“I’m sure I don’t know. I haven’t heard of him for years and years; but the Roylands are always long-living people, so perhaps he is still alive. It is now fifty years since he went away, at the age of twenty-five, so if he is still alive he must be quite seventy-five years of age.”

“Seventy-five years of age,” repeated Crispin, and relapsed into silence.

“Who is seventy-five years of age?” asked Caliphronas, overhearing the remark.

“My Uncle Rudolph, if alive,” said Maurice lazily.

“Oh, indeed!” replied Caliphronas carelessly, but his words conveyed volumes as he tried to catch the eye of Crispin. In this, however, he was not successful, as Crispin was wrapt up in a brown study, so the Greek turned towards Eunice and asked her to sing something.
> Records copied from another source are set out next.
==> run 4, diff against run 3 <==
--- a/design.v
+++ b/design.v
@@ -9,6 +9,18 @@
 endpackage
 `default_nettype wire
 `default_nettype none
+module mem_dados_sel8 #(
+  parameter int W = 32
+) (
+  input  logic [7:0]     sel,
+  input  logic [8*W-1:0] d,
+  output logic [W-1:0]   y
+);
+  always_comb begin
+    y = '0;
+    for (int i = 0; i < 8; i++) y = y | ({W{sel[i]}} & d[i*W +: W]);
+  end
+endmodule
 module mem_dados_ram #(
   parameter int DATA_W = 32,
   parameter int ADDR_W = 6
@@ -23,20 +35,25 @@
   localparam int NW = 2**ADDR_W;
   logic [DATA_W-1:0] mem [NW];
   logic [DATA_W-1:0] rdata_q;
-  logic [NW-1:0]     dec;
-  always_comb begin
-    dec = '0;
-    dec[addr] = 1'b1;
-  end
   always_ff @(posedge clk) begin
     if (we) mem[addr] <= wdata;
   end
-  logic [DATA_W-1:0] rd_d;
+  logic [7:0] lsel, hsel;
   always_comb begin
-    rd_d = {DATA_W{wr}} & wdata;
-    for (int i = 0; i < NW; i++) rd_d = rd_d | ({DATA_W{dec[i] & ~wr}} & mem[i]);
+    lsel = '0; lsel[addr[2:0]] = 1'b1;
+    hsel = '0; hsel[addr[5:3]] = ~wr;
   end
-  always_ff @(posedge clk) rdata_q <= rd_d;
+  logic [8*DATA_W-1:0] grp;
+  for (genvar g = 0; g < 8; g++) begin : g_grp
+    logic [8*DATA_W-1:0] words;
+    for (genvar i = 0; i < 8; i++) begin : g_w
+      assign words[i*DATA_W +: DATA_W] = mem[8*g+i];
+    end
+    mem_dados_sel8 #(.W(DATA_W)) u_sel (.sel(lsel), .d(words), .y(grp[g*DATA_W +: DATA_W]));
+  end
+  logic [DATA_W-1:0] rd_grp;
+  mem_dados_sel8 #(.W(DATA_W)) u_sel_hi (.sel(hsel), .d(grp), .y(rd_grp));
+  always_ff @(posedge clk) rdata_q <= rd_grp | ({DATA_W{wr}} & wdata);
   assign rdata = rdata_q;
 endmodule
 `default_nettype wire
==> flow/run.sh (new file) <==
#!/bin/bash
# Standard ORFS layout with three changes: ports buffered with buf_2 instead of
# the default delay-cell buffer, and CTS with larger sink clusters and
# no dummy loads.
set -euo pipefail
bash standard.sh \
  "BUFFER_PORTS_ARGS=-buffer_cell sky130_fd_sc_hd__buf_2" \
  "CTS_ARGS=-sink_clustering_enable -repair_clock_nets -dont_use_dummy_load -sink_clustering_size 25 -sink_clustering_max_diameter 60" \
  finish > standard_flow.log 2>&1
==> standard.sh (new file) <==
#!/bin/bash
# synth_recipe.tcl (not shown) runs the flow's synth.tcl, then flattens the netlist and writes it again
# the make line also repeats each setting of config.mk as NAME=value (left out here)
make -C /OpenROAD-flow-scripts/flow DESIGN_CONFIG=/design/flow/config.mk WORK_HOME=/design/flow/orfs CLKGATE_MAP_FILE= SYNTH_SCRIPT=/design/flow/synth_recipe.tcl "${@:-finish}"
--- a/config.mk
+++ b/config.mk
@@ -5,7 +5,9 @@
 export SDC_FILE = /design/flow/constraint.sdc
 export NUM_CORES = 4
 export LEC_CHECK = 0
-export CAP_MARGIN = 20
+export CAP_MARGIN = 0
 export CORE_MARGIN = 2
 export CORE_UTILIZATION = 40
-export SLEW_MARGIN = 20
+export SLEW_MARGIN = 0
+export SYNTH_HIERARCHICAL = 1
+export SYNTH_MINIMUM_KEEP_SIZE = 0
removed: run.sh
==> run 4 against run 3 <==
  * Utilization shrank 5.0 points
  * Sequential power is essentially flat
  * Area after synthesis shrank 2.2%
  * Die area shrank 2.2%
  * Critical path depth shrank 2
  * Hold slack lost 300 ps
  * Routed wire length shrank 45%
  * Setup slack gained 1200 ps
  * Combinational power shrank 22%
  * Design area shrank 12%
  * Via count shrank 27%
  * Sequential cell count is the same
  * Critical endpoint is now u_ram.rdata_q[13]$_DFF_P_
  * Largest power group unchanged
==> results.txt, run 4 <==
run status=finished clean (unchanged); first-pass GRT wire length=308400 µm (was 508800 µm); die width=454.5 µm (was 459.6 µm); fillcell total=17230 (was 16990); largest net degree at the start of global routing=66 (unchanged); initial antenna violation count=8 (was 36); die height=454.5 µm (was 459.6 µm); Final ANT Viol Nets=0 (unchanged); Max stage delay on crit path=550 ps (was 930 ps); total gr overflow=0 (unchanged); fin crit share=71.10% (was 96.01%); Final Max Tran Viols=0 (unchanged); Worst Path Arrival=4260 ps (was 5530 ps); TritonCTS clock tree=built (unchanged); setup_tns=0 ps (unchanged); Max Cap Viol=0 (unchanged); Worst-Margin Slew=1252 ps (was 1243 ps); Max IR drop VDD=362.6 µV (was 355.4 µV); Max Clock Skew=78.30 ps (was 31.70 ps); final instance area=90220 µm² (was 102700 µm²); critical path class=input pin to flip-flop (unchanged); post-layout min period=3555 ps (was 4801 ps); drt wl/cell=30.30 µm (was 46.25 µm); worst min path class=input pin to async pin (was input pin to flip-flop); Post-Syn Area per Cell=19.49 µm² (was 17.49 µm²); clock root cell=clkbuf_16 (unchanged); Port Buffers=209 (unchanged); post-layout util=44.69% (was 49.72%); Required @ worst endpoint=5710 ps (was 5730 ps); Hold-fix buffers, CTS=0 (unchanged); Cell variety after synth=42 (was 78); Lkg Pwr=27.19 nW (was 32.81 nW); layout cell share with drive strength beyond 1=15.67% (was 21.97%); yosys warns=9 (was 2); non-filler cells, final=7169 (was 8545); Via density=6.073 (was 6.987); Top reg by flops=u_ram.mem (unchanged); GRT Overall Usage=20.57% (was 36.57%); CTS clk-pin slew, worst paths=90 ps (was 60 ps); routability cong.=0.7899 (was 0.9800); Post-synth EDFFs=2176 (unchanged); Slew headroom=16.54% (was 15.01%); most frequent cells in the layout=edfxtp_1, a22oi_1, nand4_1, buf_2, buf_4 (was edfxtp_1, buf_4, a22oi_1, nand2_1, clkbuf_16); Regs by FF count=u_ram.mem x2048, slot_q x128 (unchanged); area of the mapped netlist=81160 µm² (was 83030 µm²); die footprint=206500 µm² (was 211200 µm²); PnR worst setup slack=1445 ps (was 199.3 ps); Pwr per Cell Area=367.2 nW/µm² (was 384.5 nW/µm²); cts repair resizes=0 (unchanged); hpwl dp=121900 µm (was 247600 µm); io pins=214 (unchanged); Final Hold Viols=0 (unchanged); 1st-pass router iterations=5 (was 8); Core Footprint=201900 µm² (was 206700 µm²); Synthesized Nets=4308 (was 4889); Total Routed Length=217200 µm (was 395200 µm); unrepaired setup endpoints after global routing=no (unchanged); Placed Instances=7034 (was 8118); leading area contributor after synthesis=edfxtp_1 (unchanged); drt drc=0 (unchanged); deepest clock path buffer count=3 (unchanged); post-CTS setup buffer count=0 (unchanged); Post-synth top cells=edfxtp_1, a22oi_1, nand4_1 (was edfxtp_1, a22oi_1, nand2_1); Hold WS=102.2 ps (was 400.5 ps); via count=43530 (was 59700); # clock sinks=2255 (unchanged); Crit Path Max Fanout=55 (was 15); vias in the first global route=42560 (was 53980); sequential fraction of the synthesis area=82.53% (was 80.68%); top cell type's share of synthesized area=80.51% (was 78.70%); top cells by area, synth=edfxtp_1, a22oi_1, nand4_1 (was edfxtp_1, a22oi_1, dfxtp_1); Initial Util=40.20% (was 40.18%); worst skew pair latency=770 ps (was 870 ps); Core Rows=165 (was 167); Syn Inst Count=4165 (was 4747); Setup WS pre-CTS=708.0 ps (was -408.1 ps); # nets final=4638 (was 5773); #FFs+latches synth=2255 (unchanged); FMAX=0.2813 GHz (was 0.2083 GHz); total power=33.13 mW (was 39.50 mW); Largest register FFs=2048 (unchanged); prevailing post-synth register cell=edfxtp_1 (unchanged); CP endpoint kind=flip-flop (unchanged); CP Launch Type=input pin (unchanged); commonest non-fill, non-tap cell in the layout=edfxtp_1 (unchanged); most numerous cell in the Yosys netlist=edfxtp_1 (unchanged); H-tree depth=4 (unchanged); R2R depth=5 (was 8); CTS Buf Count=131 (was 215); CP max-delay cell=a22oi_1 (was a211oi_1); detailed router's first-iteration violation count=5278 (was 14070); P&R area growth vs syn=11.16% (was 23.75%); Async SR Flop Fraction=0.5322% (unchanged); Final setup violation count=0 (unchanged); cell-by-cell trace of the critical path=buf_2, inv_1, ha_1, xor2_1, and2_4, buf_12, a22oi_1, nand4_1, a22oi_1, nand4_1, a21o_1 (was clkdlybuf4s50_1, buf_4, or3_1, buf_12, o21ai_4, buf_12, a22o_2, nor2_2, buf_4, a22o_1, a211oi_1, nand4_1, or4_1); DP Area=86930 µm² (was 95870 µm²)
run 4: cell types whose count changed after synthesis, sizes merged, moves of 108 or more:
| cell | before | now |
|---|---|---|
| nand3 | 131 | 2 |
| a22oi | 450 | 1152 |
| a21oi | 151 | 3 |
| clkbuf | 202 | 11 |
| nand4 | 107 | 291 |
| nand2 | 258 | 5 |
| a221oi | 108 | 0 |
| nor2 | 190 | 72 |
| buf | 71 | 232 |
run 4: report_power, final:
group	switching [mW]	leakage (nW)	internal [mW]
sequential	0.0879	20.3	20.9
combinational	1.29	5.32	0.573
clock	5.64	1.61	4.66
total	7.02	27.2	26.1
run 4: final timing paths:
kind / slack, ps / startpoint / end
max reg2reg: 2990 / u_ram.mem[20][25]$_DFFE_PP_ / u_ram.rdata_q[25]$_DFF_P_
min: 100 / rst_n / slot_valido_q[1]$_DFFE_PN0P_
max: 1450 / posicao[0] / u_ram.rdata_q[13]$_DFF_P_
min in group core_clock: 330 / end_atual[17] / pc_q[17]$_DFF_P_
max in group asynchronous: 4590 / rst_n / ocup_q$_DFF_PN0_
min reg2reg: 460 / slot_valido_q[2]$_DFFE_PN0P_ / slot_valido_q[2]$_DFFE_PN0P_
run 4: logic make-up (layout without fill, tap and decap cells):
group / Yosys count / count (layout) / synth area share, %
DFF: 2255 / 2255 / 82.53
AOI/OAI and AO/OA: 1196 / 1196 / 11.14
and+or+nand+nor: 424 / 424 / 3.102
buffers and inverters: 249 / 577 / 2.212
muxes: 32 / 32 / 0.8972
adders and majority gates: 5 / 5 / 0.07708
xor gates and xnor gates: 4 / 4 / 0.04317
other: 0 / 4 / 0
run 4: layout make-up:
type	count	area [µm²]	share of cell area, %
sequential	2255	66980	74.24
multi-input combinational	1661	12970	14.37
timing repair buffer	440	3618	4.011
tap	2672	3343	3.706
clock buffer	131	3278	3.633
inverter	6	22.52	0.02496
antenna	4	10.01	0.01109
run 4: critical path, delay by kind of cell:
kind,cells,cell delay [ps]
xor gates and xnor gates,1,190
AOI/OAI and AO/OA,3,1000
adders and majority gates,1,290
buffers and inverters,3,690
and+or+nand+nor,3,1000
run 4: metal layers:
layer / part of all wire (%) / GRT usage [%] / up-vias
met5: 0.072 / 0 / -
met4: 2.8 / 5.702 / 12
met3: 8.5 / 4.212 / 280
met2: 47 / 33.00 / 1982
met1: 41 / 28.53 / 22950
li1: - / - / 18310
“I am passionately fond of music,” he said, turning over some songs, “and nothing so delights me as to hear a woman’s voice.”

Eunice blushed at this compliment to her sex, and, not knowing how to answer it,—for she was still afflicted with the shyness of the bread-and-butter age,—took up the first song that came to hand.

“Do you know this song?” she said, placing the music before her—“‘The Star Sirius;’ it is the new scientific style of song, now all the rage.”

“A scientific song,” repeated Caliphronas, rather puzzled.

“Yes, blending instruction with pleasure,” said Crispin, rousing himself out of his revery and walking over to the piano. “The public are tired of love-songs, sea-songs, sacred songs, comic songs, and sentimentalities of all kinds; so some ingenious person has invented the scientific song. In this song astronomy is brought to the aid of eroticism, and the result is peculiar, to say the least of it. I presume such ditties are written for musically-inclined Girton girls. Shall I play your accompaniment, Miss Dengelton?”